Maria Joaquina foi adotada em 2016, aos oito anos, pelo casal Gustavo Cavalcanti e Cleber Reikdal junto com seus dois irmãos: Carlos e Talia. "Ela já tinha uma insatisfação com a aparência masculina e após um mês da adoção começou a pedir para vestir as roupas da irmã", relata Cleber.
Uma solução paliativa adotada de início foi chamar as três crianças por apelidos. Ela seria a "Jojô". Não demorou para a menina escolher outro nome. Queria ser Maria Joaquina, como a protagonista da novela infantil Carrossel. Mas só o nome não bastava. A menina vivia triste, como se não se reconhecesse no mundo. Para poder usar brincos, furou a própria orelha.

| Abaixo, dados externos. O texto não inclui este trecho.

## config.mk

```make
export PLATFORM = sky130hd
export DESIGN_NAME = instr_pace_throttle
export DESIGN_NICKNAME = d
export VERILOG_FILES = /design/src/rtl/pace_pkg.sv /design/src/rtl/ref_cycle_rom.sv /design/src/rtl/pace_ctrl.sv /design/src/rtl/wait_gen.sv /design/src/rtl/instr_pace_throttle.sv
export SDC_FILE = /design/constraint.sdc
export NUM_CORES = 1
export LEC_CHECK = 0
export CAP_MARGIN = 15
export CORE_AREA = 2 2 108 110
export DETAILED_ROUTE_END_ITERATION = 6
export DIE_AREA = 0 0 110 112
export DONT_BUFFER_PORTS = 1
export PLACE_DENSITY = 0.69
export SYNTH_ARGS = -nofsm -noshare
export SYNTH_HDL_FRONTEND = slang
export SYNTH_HIERARCHICAL = 1
export SYNTH_SLANG_ARGS = --single-unit
```

## constraint.sdc

```tcl
create_clock -name clk_i -period 5.2 [get_ports clk_i]
set_clock_uncertainty 0.2 [all_clocks]
set_input_delay 0.52 -clock clk_i [delete_from_list [all_inputs] [get_ports clk_i]]
set_output_delay 0.52 -clock clk_i [all_outputs]
set_load 0.02 [all_outputs]
```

"Levamos ela a um médico, que a diagnosticou com disforia de gênero. Desde então, ela passou a ter acompanhamento com psicólogos e com a equipe multidisciplinar no Hospital de Clínicas de São Paulo. Hoje ela se identifica plenamente com o gênero feminino e acolhemos e respeitamos a decisão dela", continua o pai. O processo seguinte foi solicitar à Justiça a mudança nos registros civis. O Ministério Público já deu parecer favorável, mas a sentença ainda não saiu. Por isso, seus documentos apontam "sexo masculino".
Mesmo assim, ela conseguiu participar de outras competições femininas de patinação, inclusive oficiais. Participou do Campeonato Paranaense em 2017 e 2018 e, com aval da CBHP, foi inscrita no Campeonato Brasileiro do ano passado. De forma surpreendente para quem não colhia bons resultados, foi medalhista de prata. A competição classificava as cinco primeiras colocadas para o Sul-Americano.

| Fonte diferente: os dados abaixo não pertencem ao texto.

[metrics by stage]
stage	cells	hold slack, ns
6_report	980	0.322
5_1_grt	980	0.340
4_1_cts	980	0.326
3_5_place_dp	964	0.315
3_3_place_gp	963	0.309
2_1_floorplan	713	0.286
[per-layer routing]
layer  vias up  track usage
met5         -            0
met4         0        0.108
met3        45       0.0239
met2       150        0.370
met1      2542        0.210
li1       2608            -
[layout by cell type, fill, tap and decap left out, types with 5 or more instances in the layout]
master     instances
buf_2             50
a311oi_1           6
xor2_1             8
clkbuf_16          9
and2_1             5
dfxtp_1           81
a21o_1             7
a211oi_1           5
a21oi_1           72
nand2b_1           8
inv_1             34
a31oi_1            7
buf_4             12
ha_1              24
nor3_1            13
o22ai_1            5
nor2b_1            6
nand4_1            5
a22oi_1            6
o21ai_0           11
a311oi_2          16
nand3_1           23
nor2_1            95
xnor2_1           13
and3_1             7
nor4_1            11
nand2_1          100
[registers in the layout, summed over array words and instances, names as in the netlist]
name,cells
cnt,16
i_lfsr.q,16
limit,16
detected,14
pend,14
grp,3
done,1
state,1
File: src/rtl/ecnt_edge_detect.sv
module ecnt_edge_detect #(
  parameter int unsigned SYNC_STAGES = 2
) (
  input  logic clk_i,
  input  logic rst_ni,
  input  logic pin_i,
  output logic fall_o
);
  // sh[SYNC_STAGES-1] is the synchronised level, sh[SYNC_STAGES] its previous sample
  logic [SYNC_STAGES:0] sh;

  always_ff @(posedge clk_i or negedge rst_ni) begin
    if (!rst_ni) sh[0] <= 1'b1;
    else         sh[0] <= pin_i;
  end

  for (genvar i = 1; i <= SYNC_STAGES; i++) begin : g_stage
    always_ff @(posedge clk_i or negedge rst_ni) begin
      if (!rst_ni) sh[i] <= 1'b1;
      else         sh[i] <= sh[i-1];
    end
  end

  assign fall_o = sh[SYNC_STAGES] & ~sh[SYNC_STAGES-1];

  AST_FALL_SINGLE: assert property (@(posedge clk_i) disable iff (!rst_ni)
    fall_o |=> !fall_o);
endmodule

File: src/rtl/ecnt_cmp_reg.sv
module ecnt_cmp_reg
  import ecnt_pkg::*;
(
  input  logic  clk_i,
  input  logic  rst_ni,
  input  logic  wr_en_i,
  input  logic  wr_hi_i,
  input  byte_t wr_data_i,
  output cnt_t  cmp_o
);
  byte_t lo_hold;
  cnt_t  cmp_q;

  always_ff @(posedge clk_i or negedge rst_ni) begin
    if (!rst_ni) begin
      lo_hold <= '0;
      cmp_q   <= '0;
    end else if (wr_en_i) begin
      if (wr_hi_i) cmp_q   <= {wr_data_i, lo_hold};
      else         lo_hold <= wr_data_i;
    end
  end

  assign cmp_o = cmp_q;

  AST_CMP_COMMIT: assert property (@(posedge clk_i) disable iff (!rst_ni)
    (wr_en_i && wr_hi_i) |=> (cmp_o[CNT_W-1:BYTE_W] == $past(wr_data_i)));
  AST_LO_NO_COMMIT: assert property (@(posedge clk_i) disable iff (!rst_ni)
    (wr_en_i && !wr_hi_i) |=> $stable(cmp_o));
endmodule
[src/rtl/dual_issue_pkg.sv]
package dual_issue_pkg;

  // Instruction field positions.
  localparam int CLS_LSB  = 28;
  localparam int DST_LSB  = 23;
  localparam int SRC1_LSB = 18;
  localparam int SRC2_LSB = 13;

  // Class codes.
  localparam logic [3:0] CLS_NOP      = 4'd0;
  localparam logic [3:0] CLS_INT_ALU  = 4'd1;
  localparam logic [3:0] CLS_INT_LOAD = 4'd2;
  localparam logic [3:0] CLS_FP_LOAD  = 4'd3;
  localparam logic [3:0] CLS_FP_STORE = 4'd4;
  localparam logic [3:0] CLS_FP_ALU   = 4'd5;

  typedef struct packed {
    logic legalLeft;
    logic legalRight;
    logic rdInt1;
    logic rdInt2;
    logic rdFp1;
    logic rdFp2;
    logic wrInt;
    logic wrFp;
    logic isLoad;
  } slotInfo_t;

  // Datapath -> control summary.
  typedef struct packed {
    logic leftLegal;
    logic rightLegal;
    logic leftBlocked;
    logic rightBlocked;
    logic intraHit;
    logic leftLoadInt;
    logic leftLoadFp;
  } hazard_t;

  // Control -> datapath strobes.
  typedef struct packed {
    logic markInt;
    logic markFp;
  } sbStrobe_t;

  function automatic slotInfo_t classify(input logic [3:0] cls);
    slotInfo_t s;
    s = '0;
    case (cls)
      CLS_NOP: begin
        s.legalLeft  = 1'b1;
        s.legalRight = 1'b1;
      end
      CLS_INT_ALU: begin
        s.legalLeft = 1'b1;
        s.rdInt1    = 1'b1;
        s.rdInt2    = 1'b1;
        s.wrInt     = 1'b1;
      end
      CLS_INT_LOAD: begin
        s.legalLeft = 1'b1;
        s.rdInt1    = 1'b1;
        s.wrInt     = 1'b1;
        s.isLoad    = 1'b1;
      end
      CLS_FP_LOAD: begin
        s.legalLeft = 1'b1;
        s.rdInt1    = 1'b1;
        s.wrFp      = 1'b1;
        s.isLoad    = 1'b1;
      end
      CLS_FP_STORE: begin
        s.legalLeft = 1'b1;
        s.rdInt1    = 1'b1;
        s.rdFp2     = 1'b1;
      end
      CLS_FP_ALU: begin
        s.legalRight = 1'b1;
        s.rdFp1      = 1'b1;
        s.rdFp2      = 1'b1;
        s.wrFp       = 1'b1;
      end
      default: s = '0;
    endcase
    return s;
  endfunction

endpackage

[src/rtl/slot_decode.sv]
module slot_decode
  import dual_issue_pkg::*;
#(
  parameter int REG_BITS = 5
) (
  input  logic [31:0]         instr,
  output slotInfo_t           info,
  output logic [REG_BITS-1:0] dstReg,
  output logic [REG_BITS-1:0] src1Reg,
  output logic [REG_BITS-1:0] src2Reg
);

  logic unusedBits;

  assign info       = classify(instr[CLS_LSB +: 4]);
  assign dstReg     = instr[DST_LSB +: REG_BITS];
  assign src1Reg    = instr[SRC1_LSB +: REG_BITS];
  assign src2Reg    = instr[SRC2_LSB +: REG_BITS];
  assign unusedBits = ^instr;

endmodule

[src/rtl/reg_scoreboard.sv]
module reg_scoreboard #(
  parameter int NUM_REGS   = 32,
  parameter int LOAD_DELAY = 1
) (
  input  logic                        clk,
  input  logic                        rstN,
  input  logic                        mark,
  input  logic [$clog2(NUM_REGS)-1:0] markIdx,
  output logic [NUM_REGS-1:0]         busy
);

  localparam int CNT_BITS = $clog2(LOAD_DELAY + 1);
  localparam logic [CNT_BITS-1:0] RELOAD = CNT_BITS'(LOAD_DELAY);

  genvar r;
  generate
    for (r = 0; r < NUM_REGS; r++) begin : g_reg
      logic [CNT_BITS-1:0] remain;

      always_ff @(posedge clk) begin
        if (!rstN) begin
          remain <= '0;
        end else if (mark && (markIdx == r)) begin
          remain <= RELOAD;
        end else if (remain != '0) begin
          remain <= remain - 1'b1;
        end
      end

      assign busy[r] = (remain != '0);
    end
  endgenerate

endmodule
<file path="src/rtl/fbc_pkg.sv">
`timescale 1ns/1ps
package fbc_pkg;
  // Error rule: a mismatch between requested and observed direction.
  function automatic logic pair_error(input logic src, input logic fb);
    return src ^ fb;
  endfunction

  // Level forced after a mismatch: the direction the source asked for.
  function automatic logic forced_level(input logic src);
    return src;
  endfunction

  // Output selection for one strobe.
  function automatic logic pick_out(input logic src, input logic ovr, input logic lvl);
    return ovr ? lvl : src;
  endfunction
endpackage

</file>
<file path="src/rtl/fbc_decide.sv">
`timescale 1ns/1ps
module fbc_decide (
  input  logic clk,
  input  logic rst,
  input  logic bit_en,
  input  logic src_bit,
  input  logic fb_bit,
  input  logic corr_en,
  output logic out_bit,
  output logic pend,
  output logic pend_lvl
);
  logic now_err;
  logic apply_ovr;

  assign now_err   = fbc_pkg::pair_error(src_bit, fb_bit);
  assign apply_ovr = pend & corr_en;

  always_ff @(posedge clk) begin
    if (rst) begin
      out_bit  <= 1'b0;
      pend     <= 1'b0;
      pend_lvl <= 1'b0;
    end else if (bit_en) begin
      out_bit  <= fbc_pkg::pick_out(src_bit, apply_ovr, pend_lvl);
      pend     <= now_err;
      pend_lvl <= fbc_pkg::forced_level(src_bit);
    end
  end
endmodule

</file>
<file path="src/rtl/fbc_capture.sv">
`timescale 1ns/1ps
module fbc_capture #(
  parameter int WORD_W = 32
) (
  input  logic              clk,
  input  logic              rst,
  input  logic              bit_en,
  input  logic              src_bit,
  input  logic              fb_bit,
  output logic [WORD_W-1:0] src_word,
  output logic [WORD_W-1:0] fb_word,
  output logic              word_valid,
  output logic              word_done
);
  localparam int IDX_W = $clog2(WORD_W);
  localparam logic [IDX_W-1:0] LAST = IDX_W'(WORD_W - 1);

  logic [WORD_W-1:0] sh_src, sh_fb;
  logic [WORD_W-1:0] nxt_src, nxt_fb;
  logic [IDX_W-1:0]  idx;

  assign nxt_src   = {sh_src[WORD_W-2:0], src_bit};
  assign nxt_fb    = {sh_fb[WORD_W-2:0], fb_bit};
  assign word_done = bit_en && (idx == LAST);

  always_ff @(posedge clk) begin
    if (rst) begin
      sh_src     <= '0;
      sh_fb      <= '0;
      idx        <= '0;
      src_word   <= '0;
      fb_word    <= '0;
      word_valid <= 1'b0;
    end else begin
      word_valid <= 1'b0;
      if (bit_en) begin
        sh_src <= nxt_src;
        sh_fb  <= nxt_fb;
        if (idx == LAST) begin
          idx        <= '0;
          src_word   <= nxt_src;
          fb_word    <= nxt_fb;
          word_valid <= 1'b1;
        end else begin
          idx <= idx + 1'b1;
        end
      end
    end
  end
endmodule

</file>
<file path="src/rtl/fbc_tally.sv">
`timescale 1ns/1ps
module fbc_tally #(
  parameter int CNT_W = 16
) (
  input  logic             clk,
  input  logic             rst,
  input  logic             bump,
  input  logic             clr,
  output logic [CNT_W-1:0] cnt
);
  localparam logic [CNT_W-1:0] CNT_MAX = '1;

  always_ff @(posedge clk) begin
    if (rst || clr)
      cnt <= '0;
    else if (bump && (cnt != CNT_MAX))
      cnt <= cnt + 1'b1;
  end
endmodule

</file>
<file path="src/rtl/onebit_fb_corrector.sv">
`timescale 1ns/1ps
module onebit_fb_corrector #(
  parameter int WORD_W = 32,
  parameter int CNT_W  = 16
) (
  input  logic              clk,
  input  logic              rst,
  input  logic              bit_en,
  input  logic              src_bit,
  input  logic              fb_bit,
  input  logic              corr_en,
  input  logic              cnt_clr,
  output logic              out_bit,
  output logic              err_bit,
  output logic              word_valid,
  output logic [WORD_W-1:0] src_word,
  output logic [WORD_W-1:0] fb_word,
  output logic [CNT_W-1:0]  mismatch_cnt
);
  // Named internal events, observed by the bound checker.
  logic ovr_pend;
  logic force_val;
  logic word_done;
  logic mis_strobe;

  assign mis_strobe = bit_en & fbc_pkg::pair_error(src_bit, fb_bit);
  assign err_bit    = ovr_pend;

  fbc_decide decide_i (
    .clk(clk), .rst(rst), .bit_en(bit_en), .src_bit(src_bit), .fb_bit(fb_bit),
    .corr_en(corr_en), .out_bit(out_bit), .pend(ovr_pend), .pend_lvl(force_val)
  );

  fbc_capture #(.WORD_W(WORD_W)) capture_i (
    .clk(clk), .rst(rst), .bit_en(bit_en), .src_bit(src_bit), .fb_bit(fb_bit),
    .src_word(src_word), .fb_word(fb_word), .word_valid(word_valid),
    .word_done(word_done)
  );

  fbc_tally #(.CNT_W(CNT_W)) tally_i (
    .clk(clk), .rst(rst), .bump(mis_strobe), .clr(cnt_clr), .cnt(mismatch_cnt)
  );
endmodule

</file>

Foi quando começou a disputa judicial. Também presidida por Neuenschwander, a confederação sul-americana negou a inscrição. A Defensoria Pública do Paraná, trabalhando em conjunto com a de São Paulo, entrou na Justiça estadual de São Paulo e conseguiu uma liminar para inscrevê-la no torneio. As confederações recorreram, alegando que não podem inscrever uma criança com documento de sexo masculino para competir no sexo feminino.
"É uma questão meramente formal", alega a advogada Melissa Ourives Veiga, membro do Instituto Brasileiro de Direito de Família (IBDFAM), que vem ajudando a família paranaense. Como Maria Joaquina tem apenas 11 anos e não entrou na puberdade, os níveis de testosterona dela não se distinguem de um menino da mesma idade. Por isso, não se fala, nesse caso, de vantagem esportiva. "Se ela competisse entre os homens, ela iria ao Sul-Americano até por falta de outros atletas. Mas ela é uma menina, não seria justo com ela", continua Veiga.
O caso chegou na quarta-feira (17) às mãos do desembargador José Aparício Coelho Prado Neto, que entendeu que esse não é um caso para o TJ-SP julgar, mas para a Justiça Federal. Os pais recorreram então à Justiça Federal de São Paulo, onde, só na sexta (19), o juiz federal Marco Aurélio de Mello Castrianni também declinou competência.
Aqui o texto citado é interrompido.